*MATERIAL TO PROCESS*

File: config.mk
export PLATFORM = sky130hd
export DESIGN_NAME = serial_subtractor
export DESIGN_NICKNAME = d
export VERILOG_FILES = /design/src/rtl/serial_subtractor.sv
export SDC_FILE = /design/constraint.sdc
export NUM_CORES = 1
export LEC_CHECK = 0
export ABC_CLOCK_PERIOD_IN_PS = 3150
export BUFFER_PORTS_ARGS = -buffer_cell sky130_fd_sc_hd__buf_2
export CORE_ASPECT_RATIO = 1.4
export CORE_UTILIZATION = 55
export CTS_CLUSTER_DIAMETER = 30
export CTS_CLUSTER_SIZE = 28
export DETAILED_ROUTE_END_ITERATION = 10
export PLACE_DENSITY = 0.85
export SLEW_MARGIN = 20
export SYNTH_ARGS = -nofsm -noshare
export SYNTH_HDL_FRONTEND = slang
export SYNTH_SLANG_ARGS = --single-unit
File: constraint.sdc
create_clock -name clk -period 3.15 [get_ports clk]
set_input_delay 0.1575 -clock clk [delete_from_list [all_inputs] [get_ports clk]]
set_output_delay 0.1575 -clock clk [all_outputs]
set_load 0.02 [all_outputs]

*WHAT YOU WILL DO*
For this exercise, restate each of the entries without any deviation.

*ANSWER SPACE*
File: config.mk
export PLATFORM = sky130hd
export DESIGN_NAME = serial_subtractor
export DESIGN_NICKNAME = d
export VERILOG_FILES = /design/src/rtl/serial_subtractor.sv
export SDC_FILE = /design/constraint.sdc
export NUM_CORES = 1
export LEC_CHECK = 0
export ABC_CLOCK_PERIOD_IN_PS = 3150
export BUFFER_PORTS_ARGS = -buffer_cell sky130_fd_sc_hd__buf_2
export CORE_ASPECT_RATIO = 1.4
export CORE_UTILIZATION = 55
export CTS_CLUSTER_DIAMETER = 30
export CTS_CLUSTER_SIZE = 28
export DETAILED_ROUTE_END_ITERATION = 10
export PLACE_DENSITY = 0.85
export SLEW_MARGIN = 20
export SYNTH_ARGS = -nofsm -noshare
export SYNTH_HDL_FRONTEND = slang
export SYNTH_SLANG_ARGS = --single-unit
File: constraint.sdc
create_clock -name clk -period 3.15 [get_ports clk]
set_input_delay 0.1575 -clock clk [delete_from_list [all_inputs] [get_ports clk]]
set_output_delay 0.1575 -clock clk [all_outputs]
set_load 0.02 [all_outputs]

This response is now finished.